Although less stimulation was applied, SDSS showed a significantly higher mean power output than SES and also had improved fatigue resistance when compared to conventional stimulation. The present study confirms the benefits of SDSS, as previously observed by Nguyen et al. (2011) and Sayenko et al. (2014), and expands the application to a dynamic knee extension task with able-bodied subjects. The SDSS approach may therefore provide substantial performance benefits for cyclical FES applications.
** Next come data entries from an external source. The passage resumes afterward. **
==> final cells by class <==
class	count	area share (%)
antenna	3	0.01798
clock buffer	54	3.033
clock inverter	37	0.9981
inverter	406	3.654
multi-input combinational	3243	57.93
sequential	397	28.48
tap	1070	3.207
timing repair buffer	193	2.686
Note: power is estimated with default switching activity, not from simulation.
[config.mk]
export PLATFORM = sky130hd
export DESIGN_NAME = fp16_mul_top
export DESIGN_NICKNAME = d
export VERILOG_FILES = /design/src/fp16_mul_pkg.sv /design/src/fp16_mul_ifs.sv /design/src/fp16_decode.sv /design/src/fp16_execute.sv /design/src/fp16_result.sv /design/src/fp16_mul_top.sv
export VERILOG_INCLUDE_DIRS = /design/src
export SDC_FILE = /design/constraint.sdc
export NUM_CORES = 1
export LEC_CHECK = 0
export BUFFER_PORTS_ARGS = -buffer_cell sky130_fd_sc_hd__buf_2
export CORE_AREA = 5 5 123 125
export CTS_CLUSTER_SIZE = 20
export DETAILED_ROUTE_END_ITERATION = 16
export DIE_AREA = 0 0 128 130
export GPL_ROUTABILITY_DRIVEN = 0
export GPL_TIMING_DRIVEN = 0
export PLACE_DENSITY = 0.78
export RECOVER_POWER = 25
export SYNTH_ARGS = -nofsm -noshare
export SYNTH_HDL_FRONTEND = slang
export SYNTH_SLANG_ARGS = --single-unit
[constraint.sdc]
create_clock -name clk_i -period 7.1 [get_ports clk_i]
set_input_delay 1.42 -clock clk_i [delete_from_list [all_inputs] [get_ports clk_i]]
set_output_delay 1.42 -clock clk_i [all_outputs]
set_load 0.01 [all_outputs]
[src/fp16_mul_config.svh]
`ifndef FP16_MUL_CONFIG_SVH
`define FP16_MUL_CONFIG_SVH

// Binary16 field widths
`define FP16_EXP_W 5
`define FP16_MAN_W 10

// Exponent bias of the format
`define FP16_BIAS 15

// Biased exponent with all bits set, reserved for infinity and NaN
`define FP16_EXP_MAX 31

// Canonical quiet NaN returned for every NaN result
`define FP16_QNAN 16'h7E00

`endif

[src/fp16_mul_pkg.sv]
`include "fp16_mul_config.svh"

package fp16_mul_pkg;

    // Binary16 word split into its fields
    typedef struct packed {
        logic                   sign;
        logic [`FP16_EXP_W-1:0] exp;
        logic [`FP16_MAN_W-1:0] man;
    } fp16_fields_t;

    // Same operand word, seen as raw bits or as fields
    // Raw view serves the NaN payload and quiet bit tests
    typedef union packed {
        logic [`FP16_EXP_W+`FP16_MAN_W:0] raw;
        fp16_fields_t                     f;
    } fp16_word_u;

    // Operand class, also reused as the special outcome of a product
    // CLS_NORMAL in the outcome means the arithmetic path decides
    typedef enum logic [2:0] {
        CLS_ZERO,
        CLS_NORMAL,
        CLS_INF,
        CLS_QNAN,
        CLS_SNAN
    } fp_class_e;

    // Exception flags reported with each result
    typedef struct packed {
        logic nv;
        logic of;
        logic uf;
        logic nx;
    } fp_status_t;

endpackage

[src/fp16_mul_ifs.sv]
`timescale 1ns/10ps
`include "fp16_mul_config.svh"

// Decode to execute stage link
// Level signals, qualified by valid, no handshake
interface fp16_dec_exe_if;
    logic                          valid;
    // Sign of the product
    logic                          sign;
    // Sum of both unbiased exponents
    logic signed [`FP16_EXP_W+1:0] exp_sum;
    // Significands with the hidden one
    logic [`FP16_MAN_W:0]          man_a;
    logic [`FP16_MAN_W:0]          man_b;
    // Special outcome resolved in decode
    fp16_mul_pkg::fp_class_e       special;
    logic                          nv;

    modport src (
        output valid,
        output sign,
        output exp_sum,
        output man_a,
        output man_b,
        output special,
        output nv
    );

    modport dst (
        input valid,
        input sign,
        input exp_sum,
        input man_a,
        input man_b,
        input special,
        input nv
    );
endinterface

// Execute to result stage link
interface fp16_exe_res_if;
    logic                          valid;
    logic                          sign;
    logic signed [`FP16_EXP_W+1:0] exp_sum;
    // Full significand product, two integer bits
    logic [2*`FP16_MAN_W+1:0]      product;
    fp16_mul_pkg::fp_class_e       special;
    logic                          nv;

    modport src (
        output valid,
        output sign,
        output exp_sum,
        output product,
        output special,
        output nv
    );

    modport dst (
        input valid,
        input sign,
        input exp_sum,
        input product,
        input special,
        input nv
    );
endinterface

[src/fp16_decode.sv]
`timescale 1ns/10ps
`include "fp16_mul_config.svh"

module fp16_decode (
    input  logic        clk_i,
    input  logic        rst_n_i,
    input  logic [15:0] op_a_i,
    input  logic [15:0] op_b_i,
    input  logic        valid_i,
    fp16_dec_exe_if.src dec_o
);

    // Bias widened to the exponent sum width
    localparam logic [`FP16_EXP_W+1:0] BIAS_EXT = `FP16_BIAS;

    fp16_mul_pkg::fp16_word_u word_a;
    fp16_mul_pkg::fp16_word_u word_b;
    fp16_mul_pkg::fp_class_e  cls_a;
    fp16_mul_pkg::fp_class_e  cls_b;
    fp16_mul_pkg::fp_class_e  special_d;
    logic                     nv_d;
    logic                     nan_a;
    logic                     nan_b;
    logic signed [`FP16_EXP_W+1:0] exp_a;
    logic signed [`FP16_EXP_W+1:0] exp_b;

    // Class of one operand
    // Zero exponent reads as zero, so subnormals become signed zero
    function automatic fp16_mul_pkg::fp_class_e classify(input fp16_mul_pkg::fp16_word_u w);
        fp16_mul_pkg::fp_class_e cls;
        if (w.f.exp == '0) begin
            cls = fp16_mul_pkg::CLS_ZERO;
        end else if (w.f.exp == `FP16_EXP_MAX) begin
            // Empty payload means infinity, top payload bit marks a quiet NaN
            if (w.raw[`FP16_MAN_W-1:0] == '0) begin
                cls = fp16_mul_pkg::CLS_INF;
            end else if (w.raw[`FP16_MAN_W-1]) begin
                cls = fp16_mul_pkg::CLS_QNAN;
            end else begin
                cls = fp16_mul_pkg::CLS_SNAN;
            end
        end else begin
            cls = fp16_mul_pkg::CLS_NORMAL;
        end
        return cls;
    endfunction

    assign word_a = op_a_i;
    assign word_b = op_b_i;
    assign cls_a  = classify(word_a);
    assign cls_b  = classify(word_b);

    assign nan_a = (cls_a == fp16_mul_pkg::CLS_QNAN) || (cls_a == fp16_mul_pkg::CLS_SNAN);
    assign nan_b = (cls_b == fp16_mul_pkg::CLS_QNAN) || (cls_b == fp16_mul_pkg::CLS_SNAN);

    // Unbiased exponents, two's complement
    assign exp_a = {2'b00, word_a.f.exp} - BIAS_EXT;
    assign exp_b = {2'b00, word_b.f.exp} - BIAS_EXT;

    // Special outcome, NaN has priority over infinity, infinity over zero
    always_comb begin
        nv_d = 1'b0;
        if (nan_a || nan_b) begin
            special_d = fp16_mul_pkg::CLS_QNAN;
            nv_d      = (cls_a == fp16_mul_pkg::CLS_SNAN) || (cls_b == fp16_mul_pkg::CLS_SNAN);
        end else if ((cls_a == fp16_mul_pkg::CLS_INF && cls_b == fp16_mul_pkg::CLS_ZERO) ||
                     (cls_a == fp16_mul_pkg::CLS_ZERO && cls_b == fp16_mul_pkg::CLS_INF)) begin
            // Infinity times zero is invalid
            special_d = fp16_mul_pkg::CLS_QNAN;
            nv_d      = 1'b1;
        end else if (cls_a == fp16_mul_pkg::CLS_INF || cls_b == fp16_mul_pkg::CLS_INF) begin
            special_d = fp16_mul_pkg::CLS_INF;
        end else if (cls_a == fp16_mul_pkg::CLS_ZERO || cls_b == fp16_mul_pkg::CLS_ZERO) begin
            special_d = fp16_mul_pkg::CLS_ZERO;
        end else begin
            special_d = fp16_mul_pkg::CLS_NORMAL;
        end
    end

    // Stage valid
    always_ff @(posedge clk_i or negedge rst_n_i) begin
        if (!rst_n_i) begin
            dec_o.valid <= 1'b0;
        end else begin
            dec_o.valid <= valid_i;
        end
    end

    // Payload, loaded only with a valid pair
    always_ff @(posedge clk_i) begin
        if (valid_i) begin
            dec_o.sign    <= word_a.f.sign ^ word_b.f.sign;
            dec_o.exp_sum <= exp_a + exp_b;
            dec_o.man_a   <= {1'b1, word_a.f.man};
            dec_o.man_b   <= {1'b1, word_b.f.man};
            dec_o.special <= special_d;
            dec_o.nv      <= nv_d;
        end
    end

endmodule

[src/fp16_execute.sv]
`timescale 1ns/10ps
`include "fp16_mul_config.svh"

module fp16_execute (
    input  logic        clk_i,
    input  logic        rst_n_i,
    fp16_dec_exe_if.dst dec_i,
    fp16_exe_res_if.src exe_o
);

    // Significand product in [1, 4), 2*MAN_W fraction bits
    logic [2*`FP16_MAN_W+1:0] product_d;

    // Multiplier gets a full cycle, rounding stays in the next stage
    assign product_d = dec_i.man_a * dec_i.man_b;

    always_ff @(posedge clk_i or negedge rst_n_i) begin
        if (!rst_n_i) begin
            exe_o.valid <= 1'b0;
        end else begin
            exe_o.valid <= dec_i.valid;
        end
    end

    // Side information travels along with the product
    always_ff @(posedge clk_i) begin
        if (dec_i.valid) begin
            exe_o.sign    <= dec_i.sign;
            exe_o.exp_sum <= dec_i.exp_sum;
            exe_o.product <= product_d;
            exe_o.special <= dec_i.special;
            exe_o.nv      <= dec_i.nv;
        end
    end

endmodule

[src/fp16_result.sv]
`timescale 1ns/10ps
`include "fp16_mul_config.svh"

module fp16_result (
    input  logic                     clk_i,
    input  logic                     rst_n_i,
    fp16_exe_res_if.dst              exe_i,
    output logic [15:0]              result_o,
    output fp16_mul_pkg::fp_status_t status_o,
    output logic                     valid_o
);

    // Bias and overflow limit at the biased exponent width
    localparam logic [`FP16_EXP_W+2:0]        BIAS_EXT = `FP16_BIAS;
    localparam logic signed [`FP16_EXP_W+2:0] EXP_TOP  = `FP16_EXP_MAX;

    logic                          norm_shift;
    logic [2*`FP16_MAN_W+1:0]      norm;
    logic                          guard;
    logic                          sticky;
    logic                          round_up;
    logic [`FP16_MAN_W+1:0]        sig_rnd;
    logic                          rnd_carry;
    logic [`FP16_MAN_W-1:0]        man_rnd;
    logic signed [`FP16_EXP_W+2:0] exp_adj;
    fp16_mul_pkg::fp16_fields_t    res_d;
    fp16_mul_pkg::fp_status_t      status_d;

    // Product of 2 or more, leading one already at the top
    assign norm_shift = exe_i.product[2*`FP16_MAN_W+1];

    // Otherwise move the leading one up by one place
    assign norm = norm_shift ? exe_i.product : {exe_i.product[2*`FP16_MAN_W:0], 1'b0};

    // Hidden bit at the top, then MAN_W kept bits, then guard, then sticky
    assign guard  = norm[`FP16_MAN_W];
    assign sticky = |norm[`FP16_MAN_W-1:0];

    // Nearest even, a tie rounds up only when the kept LSB is odd
    assign round_up = guard & (sticky | norm[`FP16_MAN_W+1]);

    // One spare bit catches the carry out of rounding
    assign sig_rnd   = {1'b0, norm[2*`FP16_MAN_W+1:`FP16_MAN_W+1]}
                     + {{(`FP16_MAN_W+1){1'b0}}, round_up};
    assign rnd_carry = sig_rnd[`FP16_MAN_W+1];

    // A carry leaves 10.00..0, so renormalize by one place
    assign man_rnd = rnd_carry ? sig_rnd[`FP16_MAN_W:1] : sig_rnd[`FP16_MAN_W-1:0];

    // Biased exponent after both normalization steps
    // Sign extended so that values below zero stay visible
    assign exp_adj = {exe_i.exp_sum[`FP16_EXP_W+1], exe_i.exp_sum}
                   + {{(`FP16_EXP_W+2){1'b0}}, norm_shift}
                   + {{(`FP16_EXP_W+2){1'b0}}, rnd_carry}
                   + BIAS_EXT;

    // Pack result and flags
    always_comb begin
        res_d.sign  = exe_i.sign;
        res_d.exp   = exp_adj[`FP16_EXP_W-1:0];
        res_d.man   = man_rnd;
        status_d    = '0;
        // Any discarded bit makes the result inexact
        status_d.nx = guard | sticky;

        if (exp_adj >= EXP_TOP) begin
            // Too large, signed infinity
            res_d.exp   = '1;
            res_d.man   = '0;
            status_d.of = 1'b1;
            status_d.nx = 1'b1;
        end else if (exp_adj <= 0) begin
            // Below the normal range, flush to signed zero
            res_d.exp   = '0;
            res_d.man   = '0;
            status_d.uf = 1'b1;
            status_d.nx = 1'b1;
        end

        // Special outcomes replace the arithmetic and its flags
        case (exe_i.special)
            fp16_mul_pkg::CLS_QNAN: begin
                res_d       = `FP16_QNAN;
                status_d    = '0;
                status_d.nv = exe_i.nv;
            end
            fp16_mul_pkg::CLS_INF: begin
                res_d.exp = '1;
                res_d.man = '0;
                status_d  = '0;
            end
            fp16_mul_pkg::CLS_ZERO: begin
                res_d.exp = '0;
                res_d.man = '0;
                status_d  = '0;
            end
            default: begin
                // Normal operands, arithmetic result stands
            end
        endcase
    end

    // Output register, holds the last result between valid items
    always_ff @(posedge clk_i or negedge rst_n_i) begin
        if (!rst_n_i) begin
            valid_o  <= 1'b0;
            result_o <= '0;
            status_o <= '0;
        end else begin
            valid_o <= exe_i.valid;
            if (exe_i.valid) begin
                result_o <= res_d;
                status_o <= status_d;
            end
        end
    end

endmodule
===== src/slm_cfg_pkg.sv =====
package slm_cfg_pkg;

    // ========================================================================
    // field widths of the sequencing configuration
    // ========================================================================

    // image count, up to 127 stored images
    localparam int NUM_IMAGES_W = 7;
    // frame memory slot index
    localparam int FRAME_W      = 6;
    // frame syncs per image
    localparam int CYCLES_W     = 16;
    // payload of a register write
    localparam int DATA_W       = 24;

    // ========================================================================
    // host command word
    // ========================================================================

    // top nibble of every host word
    // anything else is rejected by the register block
    typedef enum logic [3:0] {
        OP_WRITE_REG = 4'd1,
        OP_START_SEQ = 4'd2
    } host_op_t;

    // register map, one field per address
    typedef enum logic [3:0] {
        REG_NUM_IMAGES       = 4'd0,
        REG_FIRST_FRAME      = 4'd1,
        REG_CYCLES_PER_IMAGE = 4'd2,
        REG_STATIC_FRAME     = 4'd3
    } reg_addr_t;

    // register write view
    // value right-aligned in data, upper bits ignored
    typedef struct packed {
        host_op_t          opcode;
        reg_addr_t         addr;
        logic [DATA_W-1:0] data;
    } reg_write_t;

    // start view, nothing but the opcode matters
    typedef struct packed {
        host_op_t    opcode;
        logic [27:0] reserved;
    } start_cmd_t;

    // one 32-bit word, two readings picked by opcode
    typedef union packed {
        reg_write_t wr;
        start_cmd_t start_cmd;
    } host_word_t;

    // ========================================================================
    // live sequencing configuration
    // ========================================================================

    typedef struct packed {
        logic [NUM_IMAGES_W-1:0] num_images;
        logic [FRAME_W-1:0]      first_frame;
        logic [CYCLES_W-1:0]     cycles_per_image;
        logic [FRAME_W-1:0]      static_frame;
    } seq_cfg_t;

endpackage
==> config.mk <==
export PLATFORM = sky130hd
export DESIGN_NAME = cpu_core
export DESIGN_NICKNAME = d
export VERILOG_FILES = /design/src/cpu_types_pkg.sv /design/src/register_file_if.sv /design/src/register_file.sv /design/src/alu.sv /design/src/control_unit.sv /design/src/hazard_unit.sv /design/src/datapath.sv /design/src/cpu_core.sv
export VERILOG_INCLUDE_DIRS = /design/src
export SDC_FILE = /design/constraint.sdc
export NUM_CORES = 2
export LEC_CHECK = 0
export BUFFER_PORTS_ARGS = -buffer_cell sky130_fd_sc_hd__buf_2
export CAP_MARGIN = 20
export CORE_ASPECT_RATIO = 0.5
export CORE_UTILIZATION = 55
export DETAILED_ROUTE_END_ITERATION = 12
export PLACE_DENSITY = 0.7
export SETUP_SLACK_MARGIN = 0.02
export SYNTH_ARGS = -nofsm -noshare
export SYNTH_HDL_FRONTEND = slang
export SYNTH_SLANG_ARGS = --single-unit
==> constraint.sdc <==
create_clock -name CLK -period 6.79 [get_ports CLK]
set_input_delay 1.0185 -clock CLK [delete_from_list [all_inputs] [get_ports CLK]]
set_output_delay 1.0185 -clock CLK [all_outputs]
set_load 0.02 [all_outputs]
==> src/cpu_macros.svh <==
`ifndef CPU_MACROS_SVH
`define CPU_MACROS_SVH

// ----------------------------------------------------------
// core wide widths
// ----------------------------------------------------------

// data and address word
`define CPU_WORD_W 32

// register index, 32 registers
`define CPU_REG_AW 5

// ----------------------------------------------------------
// reset values
// ----------------------------------------------------------

`define CPU_PC_INIT 32'h0000_0000  // first fetch address

`endif

==> src/cpu_types_pkg.sv <==
`include "cpu_macros.svh"

package cpu_types_pkg;

  typedef logic [`CPU_WORD_W-1:0] word_t;
  typedef logic [`CPU_REG_AW-1:0] regbits_t;

  // ----------------------------------------------------------
  // instruction encodings
  // ----------------------------------------------------------
  typedef enum logic [5:0] {
    RTYPE = 6'b000000,
    J     = 6'b000010,
    JAL   = 6'b000011,
    BEQ   = 6'b000100,
    BNE   = 6'b000101,
    ADDIU = 6'b001001,
    ORI   = 6'b001101,
    LUI   = 6'b001111,
    LW    = 6'b100011,
    SW    = 6'b101011,
    HALT  = 6'b111111
  } opcode_t;

  typedef enum logic [5:0] {
    JR   = 6'b001000,
    ADDU = 6'b100001,
    SUBU = 6'b100011,
    AND  = 6'b100100,
    OR   = 6'b100101,
    SLT  = 6'b101010
  } funct_t;

  typedef enum logic [2:0] {
    ALU_ADD = 3'd0,  // zero value, so a bubble adds
    ALU_SUB = 3'd1,
    ALU_AND = 3'd2,
    ALU_OR  = 3'd3,
    ALU_SLT = 3'd4
  } aluop_t;

  typedef enum logic [1:0] {
    FWD_NONE = 2'd0,
    FWD_MEM  = 2'd1,
    FWD_WB   = 2'd2
  } fwd_sel_t;

  // decoded control, all zero is a bubble
  typedef struct packed {
    logic   RegWr;
    logic   RegDst;
    logic   ALUSrc;
    logic   ExtOp;
    logic   MemtoReg;
    logic   dREN;
    logic   dWEN;
    logic   beq;
    logic   bne;
    logic   jump;
    logic   jal;
    logic   jr;
    logic   lui;
    logic   halt;
    aluop_t aluop;
  } ctrl_t;

  // ----------------------------------------------------------
  // pipeline latches
  // ----------------------------------------------------------
  typedef struct packed {
    word_t instr;
    word_t pc;
    word_t pcplusfour;
  } fd_t;

  typedef struct packed {
    word_t    instr;
    word_t    pc;
    word_t    pcplusfour;
    ctrl_t    ctrl;
    word_t    rdat1;
    word_t    rdat2;
    word_t    imm;   // already extended
    regbits_t wsel;
  } de_t;

  typedef struct packed {
    word_t    instr;
    word_t    pc;
    word_t    pcplusfour;
    ctrl_t    ctrl;
    word_t    rdat1;  // forwarded rs, jr target
    word_t    rdat2;  // forwarded rt, store data
    word_t    imm;
    regbits_t wsel;
    word_t    alu_out;
    logic     zero;
  } em_t;

  typedef struct packed {
    word_t    instr;
    word_t    pc;
    word_t    pcplusfour;
    ctrl_t    ctrl;
    regbits_t wsel;
    word_t    alu_out;
    word_t    dload;
  } mw_t;

endpackage

==> src/register_file_if.sv <==
`timescale 1ns/1ps

interface register_file_if import cpu_types_pkg::*; ();

  // read side, decode stage
  regbits_t rsel1;
  regbits_t rsel2;
  word_t    rdat1;
  word_t    rdat2;

  // write side, writeback stage
  regbits_t wsel;
  word_t    wdat;
  logic     WEN;

  modport dp (
    output rsel1, rsel2, wsel, wdat, WEN,
    input  rdat1, rdat2
  );

  modport rf (
    input  rsel1, rsel2, wsel, wdat, WEN,
    output rdat1, rdat2
  );

endinterface

==> src/register_file.sv <==
`timescale 1ns/1ps

module register_file import cpu_types_pkg::*; (
  input logic         CLK,
  input logic         nRST,
  register_file_if.rf rfif
);

  word_t regs [32];
  logic  wr_live;

  // r0 never written, so it reads zero
  assign wr_live = rfif.WEN && (rfif.wsel != '0);

  always_ff @(posedge CLK or negedge nRST) begin
    if (!nRST) begin
      regs <= '{default: '0};
    end else if (wr_live) begin
      regs[rfif.wsel] <= rfif.wdat;
    end
  end

  // write bypass, decode sees this cycle's writeback
  always_comb begin
    rfif.rdat1 = regs[rfif.rsel1];
    rfif.rdat2 = regs[rfif.rsel2];
    if (wr_live && (rfif.wsel == rfif.rsel1)) begin
      rfif.rdat1 = rfif.wdat;
    end
    if (wr_live && (rfif.wsel == rfif.rsel2)) begin
      rfif.rdat2 = rfif.wdat;
    end
  end

endmodule

==> src/alu.sv <==
`timescale 1ns/1ps

module alu import cpu_types_pkg::*; (
  input  aluop_t op,
  input  word_t  port_a,
  input  word_t  port_b,
  output word_t  result,
  output logic   zero
);

  always_comb begin
    case (op)
      ALU_ADD: begin
        result = port_a + port_b;
      end
      ALU_SUB: begin
        result = port_a - port_b;  // also the beq/bne compare
      end
      ALU_AND: begin
        result = port_a & port_b;
      end
      ALU_OR: begin
        result = port_a | port_b;
      end
      ALU_SLT: begin
        // signed compare
        result = ($signed(port_a) < $signed(port_b)) ? word_t'(1) : '0;
      end
      default: begin
        result = '0;
      end
    endcase
  end

  assign zero = (result == '0);

endmodule

==> src/control_unit.sv <==
`timescale 1ns/1ps

module control_unit import cpu_types_pkg::*; (
  input  word_t instr,
  output ctrl_t ctrl
);

  opcode_t op;
  funct_t  fn;

  assign op = opcode_t'(instr[31:26]);
  assign fn = funct_t'(instr[5:0]);

  always_comb begin
    ctrl = '0;  // unknown encodings stay a bubble
    case (op)
      RTYPE: begin
        ctrl.RegDst = 1'b1;
        case (fn)
          ADDU: begin
            ctrl.RegWr = 1'b1;
            ctrl.aluop = ALU_ADD;
          end
          SUBU: begin
            ctrl.RegWr = 1'b1;
            ctrl.aluop = ALU_SUB;
          end
          AND: begin
            ctrl.RegWr = 1'b1;
            ctrl.aluop = ALU_AND;
          end
          OR: begin
            ctrl.RegWr = 1'b1;
            ctrl.aluop = ALU_OR;
          end
          SLT: begin
            ctrl.RegWr = 1'b1;
            ctrl.aluop = ALU_SLT;
          end
          JR: begin
            ctrl.jr = 1'b1;  // target is rs, no write
          end
          default: begin
            ctrl = '0;
          end
        endcase
      end
      ADDIU: begin
        ctrl.RegWr  = 1'b1;
        ctrl.ALUSrc = 1'b1;
        ctrl.ExtOp  = 1'b1;
      end
      ORI: begin
        ctrl.RegWr  = 1'b1;
        ctrl.ALUSrc = 1'b1;  // zero extended
        ctrl.aluop  = ALU_OR;
      end
      LUI: begin
        ctrl.RegWr  = 1'b1;
        ctrl.ALUSrc = 1'b1;
        ctrl.lui    = 1'b1;
      end
      LW: begin
        ctrl.RegWr    = 1'b1;
        ctrl.ALUSrc   = 1'b1;
        ctrl.ExtOp    = 1'b1;
        ctrl.MemtoReg = 1'b1;
        ctrl.dREN     = 1'b1;
      end
      SW: begin
        ctrl.ALUSrc = 1'b1;
        ctrl.ExtOp  = 1'b1;
        ctrl.dWEN   = 1'b1;
      end
      BEQ, BNE: begin
        ctrl.beq   = (op == BEQ);
        ctrl.bne   = (op == BNE);
        ctrl.ExtOp = 1'b1;
        ctrl.aluop = ALU_SUB;
      end
      J: begin
        ctrl.jump = 1'b1;
      end
      JAL: begin
        ctrl.jal   = 1'b1;
        ctrl.RegWr = 1'b1;  // r31 picked in decode
      end
      HALT: begin
        ctrl.halt = 1'b1;
      end
      default: begin
        ctrl = '0;
      end
    endcase
  end

endmodule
The positive results suggest the need for further investigations where other approaches to modulation of stimulation parameters are combined with SDSS; it was shown that varying stimulation parameters can increase fatigue resistance and/or generated force (Doucet and Griffin 2012; Downey et al. 2011; Maladen et al. 2007; Slade et al. 2003), and this outcome might be strengthened when SDSS is concurrently applied. Another option would be to develop more sophisticated electrodes and stimulators for more complex movements and to have more possibilities to vary the spatial component. New strategies can then be developed and other challenges such as closed-loop control can be faced (Downey et al. 2015). Also, the benefits of the SDSS approach need to be validated in target patient populations most likely to benefit from FES, such as spinal cord-injured subjects (Scott et al. 2007).